Write out exactly the lines below that run from the one containing "nor4,1,0.0039" through the one containing "master | instances |", both included, with no other lines.

Top of Records supplied

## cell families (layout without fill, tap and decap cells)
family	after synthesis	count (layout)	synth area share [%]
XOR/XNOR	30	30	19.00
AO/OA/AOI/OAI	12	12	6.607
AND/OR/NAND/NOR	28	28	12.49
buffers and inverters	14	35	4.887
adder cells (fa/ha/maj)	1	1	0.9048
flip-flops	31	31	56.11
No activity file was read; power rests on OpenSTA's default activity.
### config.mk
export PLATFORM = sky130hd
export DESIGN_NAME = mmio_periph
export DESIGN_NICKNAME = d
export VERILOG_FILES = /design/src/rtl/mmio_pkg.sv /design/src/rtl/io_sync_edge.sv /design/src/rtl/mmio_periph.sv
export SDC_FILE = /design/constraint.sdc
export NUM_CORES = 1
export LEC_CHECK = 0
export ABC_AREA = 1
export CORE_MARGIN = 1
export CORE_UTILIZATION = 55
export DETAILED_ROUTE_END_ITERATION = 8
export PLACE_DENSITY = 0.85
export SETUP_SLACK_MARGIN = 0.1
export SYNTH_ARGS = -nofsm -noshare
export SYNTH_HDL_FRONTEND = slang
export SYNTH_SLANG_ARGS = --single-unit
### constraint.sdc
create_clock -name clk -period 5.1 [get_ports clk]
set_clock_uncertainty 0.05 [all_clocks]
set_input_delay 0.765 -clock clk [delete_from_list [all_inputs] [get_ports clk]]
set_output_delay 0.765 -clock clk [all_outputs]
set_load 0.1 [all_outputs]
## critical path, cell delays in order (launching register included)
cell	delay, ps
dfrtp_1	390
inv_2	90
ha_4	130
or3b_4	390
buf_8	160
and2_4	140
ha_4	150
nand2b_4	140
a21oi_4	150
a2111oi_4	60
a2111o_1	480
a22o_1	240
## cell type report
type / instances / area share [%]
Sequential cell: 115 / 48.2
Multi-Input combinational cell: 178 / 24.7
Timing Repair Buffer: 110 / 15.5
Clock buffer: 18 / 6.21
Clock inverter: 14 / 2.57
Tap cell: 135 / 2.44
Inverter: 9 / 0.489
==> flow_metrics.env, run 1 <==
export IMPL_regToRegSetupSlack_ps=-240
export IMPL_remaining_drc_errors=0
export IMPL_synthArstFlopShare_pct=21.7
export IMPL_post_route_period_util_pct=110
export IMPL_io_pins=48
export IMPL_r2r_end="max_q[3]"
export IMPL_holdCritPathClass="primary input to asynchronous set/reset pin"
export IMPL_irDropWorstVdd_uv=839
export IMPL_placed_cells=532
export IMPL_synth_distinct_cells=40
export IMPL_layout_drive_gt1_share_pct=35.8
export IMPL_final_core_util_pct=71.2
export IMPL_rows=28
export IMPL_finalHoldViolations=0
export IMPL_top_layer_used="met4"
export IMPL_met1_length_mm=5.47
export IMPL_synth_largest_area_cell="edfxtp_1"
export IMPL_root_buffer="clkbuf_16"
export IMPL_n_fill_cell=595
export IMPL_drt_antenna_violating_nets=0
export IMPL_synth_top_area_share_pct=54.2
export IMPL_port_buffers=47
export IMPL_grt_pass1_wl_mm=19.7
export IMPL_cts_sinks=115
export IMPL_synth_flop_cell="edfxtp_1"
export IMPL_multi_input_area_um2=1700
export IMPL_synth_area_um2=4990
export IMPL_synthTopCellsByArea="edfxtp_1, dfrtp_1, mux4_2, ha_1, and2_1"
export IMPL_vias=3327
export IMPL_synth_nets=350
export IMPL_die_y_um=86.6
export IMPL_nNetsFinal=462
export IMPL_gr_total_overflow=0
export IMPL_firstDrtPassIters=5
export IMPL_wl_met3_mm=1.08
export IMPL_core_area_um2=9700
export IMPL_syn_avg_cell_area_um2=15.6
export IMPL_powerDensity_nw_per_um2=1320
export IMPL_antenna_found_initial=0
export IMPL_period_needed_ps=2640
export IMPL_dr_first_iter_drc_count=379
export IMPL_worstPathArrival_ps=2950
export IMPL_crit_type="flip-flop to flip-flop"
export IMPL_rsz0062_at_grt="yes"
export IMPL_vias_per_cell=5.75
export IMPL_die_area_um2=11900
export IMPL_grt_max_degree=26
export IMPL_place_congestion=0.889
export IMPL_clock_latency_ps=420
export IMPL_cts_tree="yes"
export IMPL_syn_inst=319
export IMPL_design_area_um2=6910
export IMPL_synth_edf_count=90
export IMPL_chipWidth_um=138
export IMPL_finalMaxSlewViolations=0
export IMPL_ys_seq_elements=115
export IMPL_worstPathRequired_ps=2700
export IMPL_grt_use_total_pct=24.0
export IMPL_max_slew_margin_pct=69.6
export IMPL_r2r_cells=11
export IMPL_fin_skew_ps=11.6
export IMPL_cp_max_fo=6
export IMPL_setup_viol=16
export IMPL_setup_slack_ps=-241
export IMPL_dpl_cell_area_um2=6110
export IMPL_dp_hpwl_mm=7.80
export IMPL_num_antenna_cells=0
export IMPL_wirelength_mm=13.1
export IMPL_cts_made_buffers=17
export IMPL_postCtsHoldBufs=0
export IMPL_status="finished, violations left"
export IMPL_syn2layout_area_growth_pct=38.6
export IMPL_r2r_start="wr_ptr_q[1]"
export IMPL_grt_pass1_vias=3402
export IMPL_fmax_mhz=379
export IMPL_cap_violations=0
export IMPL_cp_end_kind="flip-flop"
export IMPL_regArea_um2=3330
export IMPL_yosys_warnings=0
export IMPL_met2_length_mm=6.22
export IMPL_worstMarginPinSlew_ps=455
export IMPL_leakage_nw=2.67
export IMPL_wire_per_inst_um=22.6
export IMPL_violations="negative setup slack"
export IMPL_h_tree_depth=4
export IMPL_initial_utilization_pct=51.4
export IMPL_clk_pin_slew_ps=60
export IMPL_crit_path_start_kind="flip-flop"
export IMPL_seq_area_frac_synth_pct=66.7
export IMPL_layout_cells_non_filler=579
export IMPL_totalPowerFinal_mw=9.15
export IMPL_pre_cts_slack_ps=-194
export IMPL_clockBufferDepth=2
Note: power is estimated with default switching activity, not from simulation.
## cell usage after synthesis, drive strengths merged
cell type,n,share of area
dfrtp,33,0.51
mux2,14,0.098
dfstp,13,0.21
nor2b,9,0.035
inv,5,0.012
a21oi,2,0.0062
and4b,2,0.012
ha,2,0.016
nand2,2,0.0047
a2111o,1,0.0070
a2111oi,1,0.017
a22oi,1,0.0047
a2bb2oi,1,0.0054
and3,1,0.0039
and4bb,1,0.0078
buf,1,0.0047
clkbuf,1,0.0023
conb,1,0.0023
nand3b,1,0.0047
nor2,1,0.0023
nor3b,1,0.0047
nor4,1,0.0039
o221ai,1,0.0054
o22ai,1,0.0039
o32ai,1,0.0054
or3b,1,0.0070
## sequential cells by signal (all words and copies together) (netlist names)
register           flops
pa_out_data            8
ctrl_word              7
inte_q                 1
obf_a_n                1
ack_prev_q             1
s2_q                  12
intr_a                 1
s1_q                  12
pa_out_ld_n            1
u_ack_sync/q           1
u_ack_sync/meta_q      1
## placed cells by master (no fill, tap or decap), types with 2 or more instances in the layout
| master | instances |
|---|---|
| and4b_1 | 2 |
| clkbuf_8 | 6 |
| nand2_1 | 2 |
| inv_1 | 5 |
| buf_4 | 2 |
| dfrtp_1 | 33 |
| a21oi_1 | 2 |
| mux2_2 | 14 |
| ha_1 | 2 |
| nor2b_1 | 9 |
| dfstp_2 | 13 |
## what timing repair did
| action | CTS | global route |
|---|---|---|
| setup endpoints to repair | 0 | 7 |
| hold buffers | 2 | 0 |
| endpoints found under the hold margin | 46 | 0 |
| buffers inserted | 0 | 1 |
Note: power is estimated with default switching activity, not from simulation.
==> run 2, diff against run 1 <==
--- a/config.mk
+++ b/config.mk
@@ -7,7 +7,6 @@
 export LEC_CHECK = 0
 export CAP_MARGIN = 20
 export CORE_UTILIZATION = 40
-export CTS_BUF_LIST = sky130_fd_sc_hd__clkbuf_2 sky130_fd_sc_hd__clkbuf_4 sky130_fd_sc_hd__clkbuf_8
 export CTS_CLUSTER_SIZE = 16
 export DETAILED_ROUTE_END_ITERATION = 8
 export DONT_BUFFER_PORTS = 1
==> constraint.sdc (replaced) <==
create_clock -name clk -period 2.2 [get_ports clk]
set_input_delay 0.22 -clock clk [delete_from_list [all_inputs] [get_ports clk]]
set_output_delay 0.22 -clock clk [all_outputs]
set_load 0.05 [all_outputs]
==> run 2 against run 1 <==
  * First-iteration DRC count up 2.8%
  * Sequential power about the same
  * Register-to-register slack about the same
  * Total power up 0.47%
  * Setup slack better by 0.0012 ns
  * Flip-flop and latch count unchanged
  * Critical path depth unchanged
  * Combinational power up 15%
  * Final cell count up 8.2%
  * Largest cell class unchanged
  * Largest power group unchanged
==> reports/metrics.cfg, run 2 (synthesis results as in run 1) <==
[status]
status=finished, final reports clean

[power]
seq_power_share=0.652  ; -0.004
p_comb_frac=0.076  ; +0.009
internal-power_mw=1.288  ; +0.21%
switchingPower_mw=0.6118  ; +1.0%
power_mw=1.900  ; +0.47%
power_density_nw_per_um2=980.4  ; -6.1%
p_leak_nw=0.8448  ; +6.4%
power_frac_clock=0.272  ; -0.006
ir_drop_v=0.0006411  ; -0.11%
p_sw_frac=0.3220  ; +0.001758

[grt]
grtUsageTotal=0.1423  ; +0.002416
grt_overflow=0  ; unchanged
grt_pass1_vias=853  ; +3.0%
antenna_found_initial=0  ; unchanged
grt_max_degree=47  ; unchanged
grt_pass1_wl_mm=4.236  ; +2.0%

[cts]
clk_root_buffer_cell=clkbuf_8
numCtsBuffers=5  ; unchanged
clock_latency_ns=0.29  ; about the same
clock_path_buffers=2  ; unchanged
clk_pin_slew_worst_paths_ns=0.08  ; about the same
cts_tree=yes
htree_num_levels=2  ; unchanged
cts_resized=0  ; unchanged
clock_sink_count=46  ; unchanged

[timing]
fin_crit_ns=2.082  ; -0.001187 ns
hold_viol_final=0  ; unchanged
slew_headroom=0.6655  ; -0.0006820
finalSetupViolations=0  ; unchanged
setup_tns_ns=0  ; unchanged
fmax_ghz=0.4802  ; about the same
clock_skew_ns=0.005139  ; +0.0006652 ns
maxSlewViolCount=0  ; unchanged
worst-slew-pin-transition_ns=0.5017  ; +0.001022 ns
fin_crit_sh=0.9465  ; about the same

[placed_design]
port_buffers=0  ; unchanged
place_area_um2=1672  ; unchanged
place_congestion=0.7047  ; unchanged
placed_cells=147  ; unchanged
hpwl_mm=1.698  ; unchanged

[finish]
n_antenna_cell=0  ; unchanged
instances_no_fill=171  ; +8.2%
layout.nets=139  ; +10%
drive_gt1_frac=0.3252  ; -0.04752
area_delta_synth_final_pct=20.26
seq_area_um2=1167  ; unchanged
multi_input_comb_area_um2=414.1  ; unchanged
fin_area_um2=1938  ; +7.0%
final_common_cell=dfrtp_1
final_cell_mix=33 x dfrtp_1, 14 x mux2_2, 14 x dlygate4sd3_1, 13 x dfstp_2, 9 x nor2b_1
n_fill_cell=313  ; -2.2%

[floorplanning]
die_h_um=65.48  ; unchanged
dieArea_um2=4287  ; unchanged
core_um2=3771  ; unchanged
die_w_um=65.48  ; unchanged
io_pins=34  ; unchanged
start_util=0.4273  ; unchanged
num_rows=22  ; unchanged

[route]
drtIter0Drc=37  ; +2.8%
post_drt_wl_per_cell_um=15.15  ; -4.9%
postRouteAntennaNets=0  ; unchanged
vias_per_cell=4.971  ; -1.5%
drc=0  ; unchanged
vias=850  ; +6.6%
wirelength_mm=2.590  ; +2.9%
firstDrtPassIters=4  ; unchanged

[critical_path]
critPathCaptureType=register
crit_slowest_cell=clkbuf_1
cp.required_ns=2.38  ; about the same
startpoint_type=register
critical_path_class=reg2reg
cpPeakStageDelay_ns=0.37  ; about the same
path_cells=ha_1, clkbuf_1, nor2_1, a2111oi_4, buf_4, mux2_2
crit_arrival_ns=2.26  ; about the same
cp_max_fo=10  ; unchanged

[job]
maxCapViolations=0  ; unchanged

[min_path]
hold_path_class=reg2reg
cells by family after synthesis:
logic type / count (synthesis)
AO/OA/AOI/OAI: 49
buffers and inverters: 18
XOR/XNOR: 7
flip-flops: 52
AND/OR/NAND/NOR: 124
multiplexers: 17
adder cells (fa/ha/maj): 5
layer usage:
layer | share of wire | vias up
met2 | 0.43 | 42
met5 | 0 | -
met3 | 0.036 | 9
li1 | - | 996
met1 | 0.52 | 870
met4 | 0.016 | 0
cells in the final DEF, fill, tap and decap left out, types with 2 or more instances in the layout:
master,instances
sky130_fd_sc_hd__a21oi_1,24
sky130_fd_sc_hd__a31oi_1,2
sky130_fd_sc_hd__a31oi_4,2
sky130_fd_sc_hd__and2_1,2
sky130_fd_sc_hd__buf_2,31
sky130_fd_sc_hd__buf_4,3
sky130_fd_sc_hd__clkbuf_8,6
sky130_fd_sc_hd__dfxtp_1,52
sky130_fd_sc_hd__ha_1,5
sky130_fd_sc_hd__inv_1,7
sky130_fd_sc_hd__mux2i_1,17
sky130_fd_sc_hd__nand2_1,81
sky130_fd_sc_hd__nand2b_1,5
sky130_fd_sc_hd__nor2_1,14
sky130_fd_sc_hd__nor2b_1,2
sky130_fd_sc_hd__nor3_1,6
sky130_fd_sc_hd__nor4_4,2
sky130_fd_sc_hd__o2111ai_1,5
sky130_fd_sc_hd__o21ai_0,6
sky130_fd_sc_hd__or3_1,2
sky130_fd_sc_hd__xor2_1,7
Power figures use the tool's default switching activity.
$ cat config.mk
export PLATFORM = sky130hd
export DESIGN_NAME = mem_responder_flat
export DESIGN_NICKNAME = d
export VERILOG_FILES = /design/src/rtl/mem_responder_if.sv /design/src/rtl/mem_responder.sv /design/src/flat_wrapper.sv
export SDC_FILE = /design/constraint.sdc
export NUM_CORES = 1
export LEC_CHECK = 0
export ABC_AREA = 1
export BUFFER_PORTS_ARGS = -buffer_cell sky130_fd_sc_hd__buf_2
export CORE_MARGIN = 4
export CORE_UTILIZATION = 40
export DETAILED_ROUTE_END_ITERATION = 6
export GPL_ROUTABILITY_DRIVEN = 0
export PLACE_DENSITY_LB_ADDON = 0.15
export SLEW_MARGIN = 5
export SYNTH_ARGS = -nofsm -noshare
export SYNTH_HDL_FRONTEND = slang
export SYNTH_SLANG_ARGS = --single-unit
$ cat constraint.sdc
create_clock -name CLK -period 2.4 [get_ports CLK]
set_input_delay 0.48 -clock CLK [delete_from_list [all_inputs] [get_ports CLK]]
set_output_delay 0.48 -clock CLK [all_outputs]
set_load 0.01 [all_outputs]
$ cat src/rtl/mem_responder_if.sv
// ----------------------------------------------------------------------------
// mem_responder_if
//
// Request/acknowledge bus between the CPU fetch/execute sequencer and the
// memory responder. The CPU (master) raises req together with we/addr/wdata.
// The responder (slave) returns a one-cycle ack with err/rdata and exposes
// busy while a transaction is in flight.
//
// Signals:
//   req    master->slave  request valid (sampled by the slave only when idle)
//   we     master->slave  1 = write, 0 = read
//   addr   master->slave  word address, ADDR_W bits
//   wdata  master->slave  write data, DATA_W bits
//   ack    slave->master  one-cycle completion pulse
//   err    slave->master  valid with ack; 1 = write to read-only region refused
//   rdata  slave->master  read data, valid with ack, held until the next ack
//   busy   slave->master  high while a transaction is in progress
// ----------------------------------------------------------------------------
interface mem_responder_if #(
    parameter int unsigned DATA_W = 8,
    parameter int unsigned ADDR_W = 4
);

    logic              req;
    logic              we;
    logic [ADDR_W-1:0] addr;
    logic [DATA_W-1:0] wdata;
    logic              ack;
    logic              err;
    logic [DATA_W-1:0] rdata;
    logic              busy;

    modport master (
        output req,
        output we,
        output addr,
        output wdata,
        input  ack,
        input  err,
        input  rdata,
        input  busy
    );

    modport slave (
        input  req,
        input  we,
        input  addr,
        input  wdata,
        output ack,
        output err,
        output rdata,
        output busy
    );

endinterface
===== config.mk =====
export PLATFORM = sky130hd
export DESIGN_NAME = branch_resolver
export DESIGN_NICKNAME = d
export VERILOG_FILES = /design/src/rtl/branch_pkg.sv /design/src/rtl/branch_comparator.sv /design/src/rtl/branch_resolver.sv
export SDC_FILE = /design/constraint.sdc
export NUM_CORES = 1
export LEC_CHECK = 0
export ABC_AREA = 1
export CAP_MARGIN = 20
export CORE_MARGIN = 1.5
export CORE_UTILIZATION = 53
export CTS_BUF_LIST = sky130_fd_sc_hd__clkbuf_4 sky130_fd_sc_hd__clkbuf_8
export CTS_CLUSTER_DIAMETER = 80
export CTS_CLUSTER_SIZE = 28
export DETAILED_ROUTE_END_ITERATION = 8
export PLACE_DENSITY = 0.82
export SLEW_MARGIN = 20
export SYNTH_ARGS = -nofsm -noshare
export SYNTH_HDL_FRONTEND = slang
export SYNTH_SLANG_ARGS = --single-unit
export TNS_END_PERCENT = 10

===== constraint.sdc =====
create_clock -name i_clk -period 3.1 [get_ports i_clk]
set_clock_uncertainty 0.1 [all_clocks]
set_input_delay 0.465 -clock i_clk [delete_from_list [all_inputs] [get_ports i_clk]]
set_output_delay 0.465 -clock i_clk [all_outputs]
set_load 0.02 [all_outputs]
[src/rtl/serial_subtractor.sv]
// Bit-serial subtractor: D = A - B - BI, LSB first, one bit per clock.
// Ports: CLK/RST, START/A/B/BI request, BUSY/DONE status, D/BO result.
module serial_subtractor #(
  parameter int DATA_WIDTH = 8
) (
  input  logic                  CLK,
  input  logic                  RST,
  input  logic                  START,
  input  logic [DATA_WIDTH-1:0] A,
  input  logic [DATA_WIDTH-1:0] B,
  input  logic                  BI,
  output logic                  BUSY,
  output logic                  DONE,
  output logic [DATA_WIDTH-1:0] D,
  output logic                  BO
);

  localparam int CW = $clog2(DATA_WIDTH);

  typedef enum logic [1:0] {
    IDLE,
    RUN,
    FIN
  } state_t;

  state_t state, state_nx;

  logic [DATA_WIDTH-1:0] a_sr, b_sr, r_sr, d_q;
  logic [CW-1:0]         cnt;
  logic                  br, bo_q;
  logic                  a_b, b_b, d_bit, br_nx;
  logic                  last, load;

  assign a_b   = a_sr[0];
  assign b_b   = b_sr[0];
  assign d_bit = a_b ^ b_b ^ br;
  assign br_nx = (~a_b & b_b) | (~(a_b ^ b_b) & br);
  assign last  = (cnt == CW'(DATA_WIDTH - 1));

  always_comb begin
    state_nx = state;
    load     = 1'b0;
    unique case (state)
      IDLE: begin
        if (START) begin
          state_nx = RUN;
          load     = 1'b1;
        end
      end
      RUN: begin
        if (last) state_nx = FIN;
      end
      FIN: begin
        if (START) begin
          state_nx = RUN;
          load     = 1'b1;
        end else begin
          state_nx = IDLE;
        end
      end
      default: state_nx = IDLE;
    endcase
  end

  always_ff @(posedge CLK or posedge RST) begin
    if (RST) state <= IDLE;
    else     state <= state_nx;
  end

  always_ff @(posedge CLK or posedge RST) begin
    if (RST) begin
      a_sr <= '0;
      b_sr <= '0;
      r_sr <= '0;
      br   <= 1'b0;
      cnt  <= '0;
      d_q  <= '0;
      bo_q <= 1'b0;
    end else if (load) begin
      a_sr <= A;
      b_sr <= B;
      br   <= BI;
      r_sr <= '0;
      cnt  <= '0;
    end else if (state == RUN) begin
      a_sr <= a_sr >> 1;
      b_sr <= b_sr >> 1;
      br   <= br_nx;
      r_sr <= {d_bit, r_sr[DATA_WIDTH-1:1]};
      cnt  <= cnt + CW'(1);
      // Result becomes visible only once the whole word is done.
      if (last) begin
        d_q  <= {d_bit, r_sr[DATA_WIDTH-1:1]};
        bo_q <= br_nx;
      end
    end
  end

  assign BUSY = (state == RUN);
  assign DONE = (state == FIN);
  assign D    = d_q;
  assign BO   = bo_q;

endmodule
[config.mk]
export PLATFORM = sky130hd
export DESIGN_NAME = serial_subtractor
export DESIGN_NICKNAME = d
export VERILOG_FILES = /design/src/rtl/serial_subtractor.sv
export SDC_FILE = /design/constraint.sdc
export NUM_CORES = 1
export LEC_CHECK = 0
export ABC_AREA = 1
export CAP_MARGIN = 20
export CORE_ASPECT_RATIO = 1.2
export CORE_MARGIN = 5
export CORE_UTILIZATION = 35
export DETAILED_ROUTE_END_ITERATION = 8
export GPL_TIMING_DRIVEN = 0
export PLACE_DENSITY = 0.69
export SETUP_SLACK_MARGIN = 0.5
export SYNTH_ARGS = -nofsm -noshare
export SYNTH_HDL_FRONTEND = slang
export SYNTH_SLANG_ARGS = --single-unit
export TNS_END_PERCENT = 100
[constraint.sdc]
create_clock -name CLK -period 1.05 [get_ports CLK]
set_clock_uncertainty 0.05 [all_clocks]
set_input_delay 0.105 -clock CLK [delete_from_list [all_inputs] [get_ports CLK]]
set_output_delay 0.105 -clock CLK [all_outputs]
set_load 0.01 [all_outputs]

Bottom of Records supplied

Written answer:
nor4,1,0.0039
o221ai,1,0.0054
o22ai,1,0.0039
o32ai,1,0.0054
or3b,1,0.0070
## sequential cells by signal (all words and copies together) (netlist names)
register           flops
pa_out_data            8
ctrl_word              7
inte_q                 1
obf_a_n                1
ack_prev_q             1
s2_q                  12
intr_a                 1
s1_q                  12
pa_out_ld_n            1
u_ack_sync/q           1
u_ack_sync/meta_q      1
## placed cells by master (no fill, tap or decap), types with 2 or more instances in the layout
| master | instances |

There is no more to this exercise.